[Opening DATA UNDER STUDY section]

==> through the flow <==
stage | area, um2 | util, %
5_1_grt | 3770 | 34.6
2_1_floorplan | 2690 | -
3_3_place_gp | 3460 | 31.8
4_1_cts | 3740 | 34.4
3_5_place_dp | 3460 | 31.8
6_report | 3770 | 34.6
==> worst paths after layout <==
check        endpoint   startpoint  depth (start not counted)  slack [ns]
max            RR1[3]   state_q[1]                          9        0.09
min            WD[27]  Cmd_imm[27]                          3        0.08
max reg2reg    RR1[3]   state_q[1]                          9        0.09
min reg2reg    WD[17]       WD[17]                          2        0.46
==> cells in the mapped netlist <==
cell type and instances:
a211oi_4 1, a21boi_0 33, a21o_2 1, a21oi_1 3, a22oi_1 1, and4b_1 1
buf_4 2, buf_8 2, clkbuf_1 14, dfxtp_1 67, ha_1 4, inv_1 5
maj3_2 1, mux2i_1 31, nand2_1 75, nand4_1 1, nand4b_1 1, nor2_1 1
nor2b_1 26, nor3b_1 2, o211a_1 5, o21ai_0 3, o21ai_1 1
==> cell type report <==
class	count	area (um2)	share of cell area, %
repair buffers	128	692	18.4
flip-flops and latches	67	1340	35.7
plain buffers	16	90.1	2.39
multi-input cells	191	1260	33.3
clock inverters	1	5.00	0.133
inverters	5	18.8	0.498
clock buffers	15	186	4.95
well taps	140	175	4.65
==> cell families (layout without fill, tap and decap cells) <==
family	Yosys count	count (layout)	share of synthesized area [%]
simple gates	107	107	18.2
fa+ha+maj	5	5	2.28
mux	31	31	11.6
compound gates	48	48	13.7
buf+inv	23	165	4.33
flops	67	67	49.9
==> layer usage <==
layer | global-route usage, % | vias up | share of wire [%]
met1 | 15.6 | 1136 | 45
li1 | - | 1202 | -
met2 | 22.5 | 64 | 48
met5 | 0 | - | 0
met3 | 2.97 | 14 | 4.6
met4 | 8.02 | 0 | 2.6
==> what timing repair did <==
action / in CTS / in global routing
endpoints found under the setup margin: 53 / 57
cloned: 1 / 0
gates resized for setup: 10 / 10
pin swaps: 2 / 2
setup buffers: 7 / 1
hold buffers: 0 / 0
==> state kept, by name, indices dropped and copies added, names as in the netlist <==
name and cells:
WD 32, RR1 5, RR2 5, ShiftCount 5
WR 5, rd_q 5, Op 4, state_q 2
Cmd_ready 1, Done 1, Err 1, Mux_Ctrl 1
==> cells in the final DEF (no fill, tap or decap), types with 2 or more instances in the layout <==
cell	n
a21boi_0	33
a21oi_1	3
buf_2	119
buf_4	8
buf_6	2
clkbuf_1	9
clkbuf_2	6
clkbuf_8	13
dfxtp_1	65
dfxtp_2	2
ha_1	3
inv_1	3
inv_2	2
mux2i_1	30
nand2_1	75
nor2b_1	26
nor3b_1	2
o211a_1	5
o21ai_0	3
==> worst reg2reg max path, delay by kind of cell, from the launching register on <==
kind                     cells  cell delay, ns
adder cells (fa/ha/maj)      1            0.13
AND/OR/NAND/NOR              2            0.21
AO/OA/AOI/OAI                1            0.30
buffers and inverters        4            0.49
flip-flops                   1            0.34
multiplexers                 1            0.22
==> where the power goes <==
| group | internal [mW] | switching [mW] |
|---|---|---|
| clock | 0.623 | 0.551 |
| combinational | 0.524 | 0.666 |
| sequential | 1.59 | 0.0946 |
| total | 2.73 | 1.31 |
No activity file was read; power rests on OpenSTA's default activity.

[Closing DATA UNDER STUDY section]

TASK INSTRUCTIONS:
Output, exactly and with nothing else, the lines from the line containing "WD 32, RR1 5, RR2 5, ShiftCount 5" to the end of the entries.

OUTPUT BELOW:
WD 32, RR1 5, RR2 5, ShiftCount 5
WR 5, rd_q 5, Op 4, state_q 2
Cmd_ready 1, Done 1, Err 1, Mux_Ctrl 1
==> cells in the final DEF (no fill, tap or decap), types with 2 or more instances in the layout <==
cell	n
a21boi_0	33
a21oi_1	3
buf_2	119
buf_4	8
buf_6	2
clkbuf_1	9
clkbuf_2	6
clkbuf_8	13
dfxtp_1	65
dfxtp_2	2
ha_1	3
inv_1	3
inv_2	2
mux2i_1	30
nand2_1	75
nor2b_1	26
nor3b_1	2
o211a_1	5
o21ai_0	3
==> worst reg2reg max path, delay by kind of cell, from the launching register on <==
kind                     cells  cell delay, ns
adder cells (fa/ha/maj)      1            0.13
AND/OR/NAND/NOR              2            0.21
AO/OA/AOI/OAI                1            0.30
buffers and inverters        4            0.49
flip-flops                   1            0.34
multiplexers                 1            0.22
==> where the power goes <==
| group | internal [mW] | switching [mW] |
|---|---|---|
| clock | 0.623 | 0.551 |
| combinational | 0.524 | 0.666 |
| sequential | 1.59 | 0.0946 |
| total | 2.73 | 1.31 |
No activity file was read; power rests on OpenSTA's default activity.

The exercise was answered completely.